O ativista Toni Reis, presidente da Aliança Nacional LGBTI+ e doutor em educação, disse que há uma grande suspeita de que a declaração da Igreja Universal seja um crime de curandeirismo e charlatanismo. “Estamos encaminhando ao Ministério Público porque é passível de investigação. A aids, infelizmente ainda não tem cura.”

Confira as declarações a seguir:

Patrícia Perez, coordenadora do Mopaids (Movimento Paulistano de Luta Contra Aids): “Acho extremamente grave este tipo de publicação, principalmente pela onda negacionista que vemos diariamente no Brasil, pensamentos e ações contrárias a ciência. Esta publicação pode influenciar muitas pessoas que estão fazendo seu tratamento a abandonar a medicação por conta da fé. Penso que a Igreja Universal está cometendo um crime contra a saúde pública. Precisamos divulgar os benefícios do tratamento com antirretrovirais, com acompanhamento médico. Não estou dizendo que o tratamento com fé seja inválido, pelo contrário, acho que as pessoas que fazem seu tratamento médico, medicamentoso em conjunto com a fé, só tem benefícios.”

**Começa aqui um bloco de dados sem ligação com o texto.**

**config.mk**
```make
export PLATFORM = sky130hd
export DESIGN_NAME = fetch_decode_top
export DESIGN_NICKNAME = d
export VERILOG_FILES = /design/src/source/fe_pkg.sv /design/src/source/fetch_group_if.sv /design/src/source/instr_fetch.sv /design/src/source/instr_buffer.sv /design/src/source/instr_decode.sv /design/src/source/fetch_decode_top.sv
export SDC_FILE = /design/constraint.sdc
export NUM_CORES = 1
export LEC_CHECK = 0
export BUFFER_PORTS_ARGS = -buffer_cell sky130_fd_sc_hd__buf_2
export CAP_MARGIN = 5
export CORE_MARGIN = 4
export CORE_UTILIZATION = 60
export CTS_CLUSTER_DIAMETER = 120
export DETAILED_ROUTE_END_ITERATION = 16
export GPL_ROUTABILITY_DRIVEN = 0
export PLACE_DENSITY = 0.9
export SYNTH_ARGS = -nofsm -noshare
export SYNTH_HDL_FRONTEND = slang
export SYNTH_SLANG_ARGS = --single-unit
```
**constraint.sdc**
```tcl
create_clock -name clk -period 8.2 [get_ports clk]
set_input_delay 1.64 -clock clk [delete_from_list [all_inputs] [get_ports clk]]
set_output_delay 1.64 -clock clk [all_outputs]
set_load 0.02 [all_outputs]
```
**src/source/fe_pkg.sv**
```systemverilog
package fe_pkg;

    // Instruction word and PC width
    localparam int XLEN = 32;

    // Register specifier width
    localparam int REG_W = 4;

    // Opcode field
    localparam int OPC_MSB = 31;
    localparam int OPC_LSB = 28;

    // Destination register field
    localparam int RD_MSB = 27;
    localparam int RD_LSB = 24;

    // First source register
    localparam int RS1_MSB = 23;
    localparam int RS1_LSB = 20;

    // Second source register
    localparam int RS2_MSB = 19;
    localparam int RS2_LSB = 16;

    // Immediate, sign-extended to XLEN in decode
    localparam int IMM_MSB = 15;
    localparam int IMM_LSB = 0;
    localparam int IMM_W = IMM_MSB - IMM_LSB + 1;

    // One queue entry, PC in the upper half
    typedef struct packed {
        logic [XLEN-1:0] pc;
        logic [XLEN-1:0] instr;
    } ibuf_entry_t;

    // Field values 0..7 follow this order, 8..15 are illegal
    typedef enum logic [3:0] {
        OP_ADD,
        OP_SUB,
        OP_AND,
        OP_OR,
        OP_XOR,
        OP_LOAD,
        OP_STORE,
        OP_BRANCH,
        OP_ILLEGAL
    } op_e;

endpackage

```
**src/source/fetch_group_if.sv**
```systemverilog
`timescale 1ns/100ps

interface fetch_group_if #(
    parameter int IF_WIDTH = 2
);

    // Slot valid bits, always a prefix from slot 0
    logic [IF_WIDTH-1:0] valid;
    // Per-slot PC and instruction word
    logic [fe_pkg::XLEN-1:0] pc [IF_WIDTH];
    logic [fe_pkg::XLEN-1:0] instr [IF_WIDTH];
    // Buffer near full, fetch must hold off
    logic stall;

    modport fetch (
        output valid,
        output pc,
        output instr,
        input  stall
    );

    modport buffer (
        input  valid,
        input  pc,
        input  instr,
        output stall
    );

endinterface

```
**src/source/instr_fetch.sv**
```systemverilog
`timescale 1ns/100ps

module instr_fetch #(
    parameter int IF_WIDTH = 2
) (
    input  logic                             clk,
    input  logic                             rst_n,
    input  logic                             redirect_i,
    input  logic [fe_pkg::XLEN-1:0]          redirect_pc_i,
    output logic                             imem_req_o,
    output logic [fe_pkg::XLEN-1:0]          imem_addr_o,
    input  logic [IF_WIDTH*fe_pkg::XLEN-1:0] imem_rdata_i,
    fetch_group_if.fetch                     grp
);

    // Offset of a word inside its group
    localparam int OFS_W = (IF_WIDTH > 1) ? $clog2(IF_WIDTH) : 1;
    localparam logic [fe_pkg::XLEN-1:0] OFS_MASK = IF_WIDTH - 1;

    logic                    run_q;
    logic [fe_pkg::XLEN-1:0] fetch_pc;
    logic [fe_pkg::XLEN-1:0] grp_base;
    logic [OFS_W-1:0]        fetch_ofs;

    // Request in flight and where it started
    logic                    pend_q;
    logic [fe_pkg::XLEN-1:0] pend_pc;
    logic [OFS_W-1:0]        pend_ofs;

    assign grp_base  = fetch_pc & ~OFS_MASK;
    assign fetch_ofs = OFS_W'(fetch_pc & OFS_MASK);

    // No request until the first clock out of reset
    assign imem_req_o  = run_q & ~grp.stall;
    assign imem_addr_o = grp_base;

    always_ff @(posedge clk or negedge rst_n) begin
        if (!rst_n) begin
            run_q    <= 1'b0;
            pend_q   <= 1'b0;
            fetch_pc <= '0;
        end else begin
            run_q <= 1'b1;
            // Redirect kills whatever is requested this cycle
            pend_q <= imem_req_o & ~redirect_i;
            if (redirect_i) begin
                fetch_pc <= redirect_pc_i;
            end else if (imem_req_o) begin
                // Skip to the next aligned group
                fetch_pc <= grp_base + IF_WIDTH;
            end
        end
    end

    // Start PC and offset of the pending group
    always_ff @(posedge clk) begin
        if (imem_req_o) begin
            pend_pc  <= fetch_pc;
            pend_ofs <= fetch_ofs;
        end
    end

    // Shift words at and above the start offset down to slot 0
    always_comb begin
        int src;
        for (int i = 0; i < IF_WIDTH; i++) begin
            src = int'(pend_ofs) + i;
            grp.pc[i] = pend_pc + i;
            if (src < IF_WIDTH) begin
                grp.valid[i] = pend_q;
                grp.instr[i] = imem_rdata_i[src*fe_pkg::XLEN +: fe_pkg::XLEN];
            end else begin
                // Slots past the group end
                grp.valid[i] = 1'b0;
                grp.instr[i] = '0;
            end
        end
    end

endmodule

```
**src/source/instr_buffer.sv**
```systemverilog
`timescale 1ns/100ps

module instr_buffer #(
    parameter int IF_WIDTH    = 2,
    parameter int ID_WIDTH    = 2,
    parameter int BUFFER_SIZE = 8
) (
    input  logic                clk,
    input  logic                rst_n,
    input  logic                flush_i,
    fetch_group_if.buffer       grp,
    input  logic [ID_WIDTH-1:0] accept_i,
    output fe_pkg::ibuf_entry_t head_o [ID_WIDTH],
    output logic [ID_WIDTH-1:0] head_valid_o
);

    localparam int PTR_W = $clog2(BUFFER_SIZE);
    // One extra bit so full and empty differ
    localparam int CNT_W = PTR_W + 1;
    // Leaves room for the group already in flight
    localparam int STALL_LVL = BUFFER_SIZE - 2 * IF_WIDTH;

    fe_pkg::ibuf_entry_t queue [BUFFER_SIZE];

    logic [PTR_W-1:0] rd_ptr;
    logic [PTR_W-1:0] wr_ptr;
    logic [CNT_W-1:0] count;
    logic [CNT_W-1:0] push_num;
    logic [CNT_W-1:0] pop_num;

    // Wrapped slot addresses
    logic [PTR_W-1:0] wr_idx [IF_WIDTH];
    logic [PTR_W-1:0] rd_idx [ID_WIDTH];

    // Popcount of incoming valid slots
    always_comb begin
        push_num = '0;
        for (int i = 0; i < IF_WIDTH; i++) begin
            push_num = push_num + CNT_W'(grp.valid[i]);
        end
    end

    // Popcount of accepted slots, only those actually valid
    always_comb begin
        pop_num = '0;
        for (int i = 0; i < ID_WIDTH; i++) begin
            pop_num = pop_num + CNT_W'(accept_i[i] & head_valid_o[i]);
        end
    end

    always_comb begin
        for (int i = 0; i < IF_WIDTH; i++) begin
            wr_idx[i] = wr_ptr + PTR_W'(i);
        end
        for (int i = 0; i < ID_WIDTH; i++) begin
            rd_idx[i] = rd_ptr + PTR_W'(i);
        end
    end

    always_ff @(posedge clk or negedge rst_n) begin
        if (!rst_n) begin
            rd_ptr <= '0;
            wr_ptr <= '0;
            count  <= '0;
        end else if (flush_i) begin
            // Branch miss drops everything queued
            rd_ptr <= '0;
            wr_ptr <= '0;
            count  <= '0;
        end else begin
            rd_ptr <= rd_ptr + PTR_W'(pop_num);
            wr_ptr <= wr_ptr + PTR_W'(push_num);
            count  <= count + push_num - pop_num;
        end
    end

    // Multi-write, prefix slots land at consecutive addresses
    always_ff @(posedge clk) begin
        for (int i = 0; i < IF_WIDTH; i++) begin
            if (grp.valid[i] && !flush_i) begin
                queue[wr_idx[i]].pc    <= grp.pc[i];
                queue[wr_idx[i]].instr <= grp.instr[i];
            end
        end
    end

    // Head straight from the queue
    always_comb begin
        for (int i = 0; i < ID_WIDTH; i++) begin
            head_o[i]       = queue[rd_idx[i]];
            head_valid_o[i] = (int'(count) > i);
        end
    end

    assign grp.stall = (int'(count) > STALL_LVL);

endmodule

```
**src/source/instr_decode.sv**
```systemverilog
`timescale 1ns/100ps

module instr_decode #(
    parameter int ID_WIDTH = 2
) (
    input  fe_pkg::ibuf_entry_t      head_i [ID_WIDTH],
    input  logic [ID_WIDTH-1:0]      head_valid_i,
    output logic [ID_WIDTH-1:0]      dec_valid_o,
    output logic [fe_pkg::XLEN-1:0]  dec_pc_o [ID_WIDTH],
    output fe_pkg::op_e              dec_op_o [ID_WIDTH],
    output logic [fe_pkg::REG_W-1:0] dec_rd_o [ID_WIDTH],
    output logic [fe_pkg::REG_W-1:0] dec_rs1_o [ID_WIDTH],
    output logic [fe_pkg::REG_W-1:0] dec_rs2_o [ID_WIDTH],
    output logic [fe_pkg::XLEN-1:0]  dec_imm_o [ID_WIDTH],
    output logic [ID_WIDTH-1:0]      dec_wb_o
);

    assign dec_valid_o = head_valid_i;

    // Each slot decoded on its own
    always_comb begin
        logic [fe_pkg::XLEN-1:0] word;
        logic [3:0]              opc;
        fe_pkg::op_e             op;
        for (int i = 0; i < ID_WIDTH; i++) begin
            word = head_i[i].instr;
            opc  = word[fe_pkg::OPC_MSB:fe_pkg::OPC_LSB];

            // Opcode field to enum
            case (opc)
                4'd0:    op = fe_pkg::OP_ADD;
                4'd1:    op = fe_pkg::OP_SUB;
                4'd2:    op = fe_pkg::OP_AND;
                4'd3:    op = fe_pkg::OP_OR;
                4'd4:    op = fe_pkg::OP_XOR;
                4'd5:    op = fe_pkg::OP_LOAD;
                4'd6:    op = fe_pkg::OP_STORE;
                4'd7:    op = fe_pkg::OP_BRANCH;
                default: op = fe_pkg::OP_ILLEGAL;
            endcase

            dec_pc_o[i]  = head_i[i].pc;
            dec_op_o[i]  = op;
            dec_rd_o[i]  = word[fe_pkg::RD_MSB:fe_pkg::RD_LSB];
            dec_rs1_o[i] = word[fe_pkg::RS1_MSB:fe_pkg::RS1_LSB];
            dec_rs2_o[i] = word[fe_pkg::RS2_MSB:fe_pkg::RS2_LSB];

            // Sign extend the immediate
            dec_imm_o[i] = {{(fe_pkg::XLEN - fe_pkg::IMM_W){word[fe_pkg::IMM_MSB]}},
                            word[fe_pkg::IMM_MSB:fe_pkg::IMM_LSB]};

            // Stores, branches and illegal words leave rd alone
            case (op)
                fe_pkg::OP_STORE,
                fe_pkg::OP_BRANCH,
                fe_pkg::OP_ILLEGAL: dec_wb_o[i] = 1'b0;
                default:            dec_wb_o[i] = 1'b1;
            endcase
        end
    end

endmodule

```
**src/source/fetch_decode_top.sv**
```systemverilog
`timescale 1ns/100ps

module fetch_decode_top #(
    parameter int IF_WIDTH    = 2,
    parameter int ID_WIDTH    = 2,
    parameter int BUFFER_SIZE = 8
) (
    input  logic                             clk,
    input  logic                             rst_n,
    // Instruction memory, fixed one-cycle latency
    output logic                             imem_req_o,
    output logic [fe_pkg::XLEN-1:0]          imem_addr_o,
    input  logic [IF_WIDTH*fe_pkg::XLEN-1:0] imem_rdata_i,
    // Backend
    input  logic                             redirect_i,
    input  logic [fe_pkg::XLEN-1:0]          redirect_pc_i,
    input  logic [ID_WIDTH-1:0]              dec_accept_i,
    output logic [ID_WIDTH-1:0]              dec_valid_o,
    output logic [fe_pkg::XLEN-1:0]          dec_pc_o [ID_WIDTH],
    output fe_pkg::op_e                      dec_op_o [ID_WIDTH],
    output logic [fe_pkg::REG_W-1:0]         dec_rd_o [ID_WIDTH],
    output logic [fe_pkg::REG_W-1:0]         dec_rs1_o [ID_WIDTH],
    output logic [fe_pkg::REG_W-1:0]         dec_rs2_o [ID_WIDTH],
    output logic [fe_pkg::XLEN-1:0]          dec_imm_o [ID_WIDTH],
    output logic [ID_WIDTH-1:0]              dec_wb_o
);

    // Buffer head toward decode
    fe_pkg::ibuf_entry_t head [ID_WIDTH];
    logic [ID_WIDTH-1:0] head_valid;

    fetch_group_if #(.IF_WIDTH(IF_WIDTH)) grp_if ();

    instr_fetch #(.IF_WIDTH(IF_WIDTH)) u_fetch (
        .clk          (clk),
        .rst_n        (rst_n),
        .redirect_i   (redirect_i),
        .redirect_pc_i(redirect_pc_i),
        .imem_req_o   (imem_req_o),
        .imem_addr_o  (imem_addr_o),
        .imem_rdata_i (imem_rdata_i),
        .grp          (grp_if.fetch)
    );

    // Redirect doubles as the buffer flush
    instr_buffer #(
        .IF_WIDTH   (IF_WIDTH),
        .ID_WIDTH   (ID_WIDTH),
        .BUFFER_SIZE(BUFFER_SIZE)
    ) u_buffer (
        .clk         (clk),
        .rst_n       (rst_n),
        .flush_i     (redirect_i),
        .grp         (grp_if.buffer),
        .accept_i    (dec_accept_i),
        .head_o      (head),
        .head_valid_o(head_valid)
    );

    instr_decode #(.ID_WIDTH(ID_WIDTH)) u_decode (
        .head_i      (head),
        .head_valid_i(head_valid),
        .dec_valid_o (dec_valid_o),
        .dec_pc_o    (dec_pc_o),
        .dec_op_o    (dec_op_o),
        .dec_rd_o    (dec_rd_o),
        .dec_rs1_o   (dec_rs1_o),
        .dec_rs2_o   (dec_rs2_o),
        .dec_imm_o   (dec_imm_o),
        .dec_wb_o    (dec_wb_o)
    );

endmodule

```
==> flow_summary.json, run 1 <==
{
  "hold_violations": 0,
  "cpMaxStageDelayCell": "sky130_fd_sc_hd__dfrtp_4",
  "post_cts_buffers": 0,
  "initial_antenna_violation_count": 7,
  "htree_num_levels": 2,
  "track_usage": 0.299,
  "timing.final.crit_share": 0.716,
  "detail_route.first_pass.iterations": 6,
  "cp-startpoint": "u_buffer.rd_ptr[0]$_DFF_PN0_",
  "rrSetupSlack_ps": 3710,
  "cts_resized": 0,
  "power.density_cell_area_nw_per_um2": 318,
  "power.ir.vdd_worst_uv": 263,
  "run_status": "completed",
  "critPathKind": "register to output pin",
  "core_area_sq_um": 53700,
  "rsz_0062_raised_after_global_routing": "false",
  "route.detailed.wl_per_inst_microns": 27.2,
  "post-route-drc-count": 0,
  "maxCapViolations": 0,
  "fin_hold_ws_ps": 464,
  "io_pins": 298,
  "dr_total_vias": 22100,
  "buffer_ports.inserted": 296,
  "rows": 85,
  "syn-mean-instance-area_sq_um": 13.1,
  "reg2reg_from": "u_buffer.wr_ptr[1]$_DFF_PN0_",
  "ff2ff_path_depth": 5,
  "mostFrequentLayoutCell": "sky130_fd_sc_hd__edfxtp_1",
  "ant_nets": 0,
  "final_setup_vio_count": 0,
  "ctsRootBufferMaster": "sky130_fd_sc_hd__clkbuf_16",
  "capturing_element_type_of_the_critical_path": "output pin",
  "fin_setup_tns_ps": 0,
  "tritoncts": "done",
  "wirelength_mm": 87.7,
  "postSynthNetCount": 2603,
  "max_clock_freq_ghz": 0.170,
  "die-height_microns": 241,
  "timing.critical_path.to": "dec_wb_o[1]",
  "postSynthRegisterBits": 588,
  "netlist_instances": 2485,
  "first_global_vias": 22700,
  "tightest_slew_ps": 1260,
  "critical-path-max-stage-delay_ps": 1010,
  "syn_to_final_growth_pct": 9.39,
  "grt_first_pass_wirelength_mm": 132,
  "dpl.hpwl_mm": 52.1,
  "distinct_cell_type_count_of_the_synthesized_netlist": 46,
  "startpoint_type": "register",
  "die_width_microns": 241,
  "initial_core_util": 0.605,
  "clock_tree.buffer_depth": 3,
  "timing.rr.end": "u_buffer.queue[5][9]$_DFFE_PP_",
  "part_of_the_yosys_area_used_for_sequential_elements": 0.537,
  "final.fill_count": 3397,
  "leakage_nw": 12.1,
  "cts.reportedPaths.clkPinSlew_ps": 70,
  "numCtsBuffers": 57,
  "maxSlewViolCount": 0,
  "final.setup_skew_ps": 16.7,
  "grt_remaining_overflow": 0,
  "fin_crit_ps": 5870,
  "clock_latency_ps": 620,
  "drt-initial-drc-count": 3052,
  "critical_path.cell_chain": "ha_4, buf_12, mux4_2, mux2i_1, nor2_1, nor2_1, buf_2",
  "number_of_vias_per_cell_after_detailed_routing": 6.86,
  "layout.cells.most_common_list": "sky130_fd_sc_hd__edfxtp_1, sky130_fd_sc_hd__nor2_1, sky130_fd_sc_hd__buf_2",
  "synthesis.yosys.warnings": 0,
  "timing.critical_path.required_ps": 6560,
  "worst_slew_margin_rel": 0.151,
  "crit_path_frequent_cell": "sky130_fd_sc_hd__nor2_1",
  "dieArea_sq_um": 57900,
  "syn_area_sq_um": 32500,
  "critical_path_arrival_ps": 4230,
  "hp-class": "register to register",
  "critical_path_peak_fanout": 67,
  "nets": 2594,
  "cts.sink_count": 588,
  "layout-drive-gt1-share": 0.331,
  "cts.hold.buffers_added": 0,
  "largest_net_degree_at_the_start_of_global_routing": 138
}
## where the power goes
group / switching, W / internal, W / total (W)
registers: 0.000310 / 0.00358 / 0.00389
logic: 0.00261 / 0.00204 / 0.00465
clock network: 0.00115 / 0.00162 / 0.00277
total: 0.00406 / 0.00724 / 0.0113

Toni Reis, presidente da Aliança Nacional LGBTI+: “Nós, da Aliança, encaminhamos a publicação para a área jurídica porque há uma grande suspeita de que a declaração da Igreja Universal seja um crime de curandeirismo e charlatanismo. Estamos encaminhando ao Ministério Público porque é passível de investigação. A aids, infelizmente ainda não tem cura. Temos a cura pela ciência em três casos confirmados. As religiões cuidam da alma e a ciência cuida do corpo. Segundo o código penal, exercer o curandeirismo prescrevendo, ministrando ou aplicando, habitualmente, qualquer substância; usando gestos, palavras ou qualquer outro meio; fazendo diagnóstico gera pena e detenção de seis meses a dois anos. O código penal também disciplina o charlatanismo como a prática de “inculcar ou anunciar cura por meio secreto ou infalível”, com pena de detenção, de três meses a um ano e multa.”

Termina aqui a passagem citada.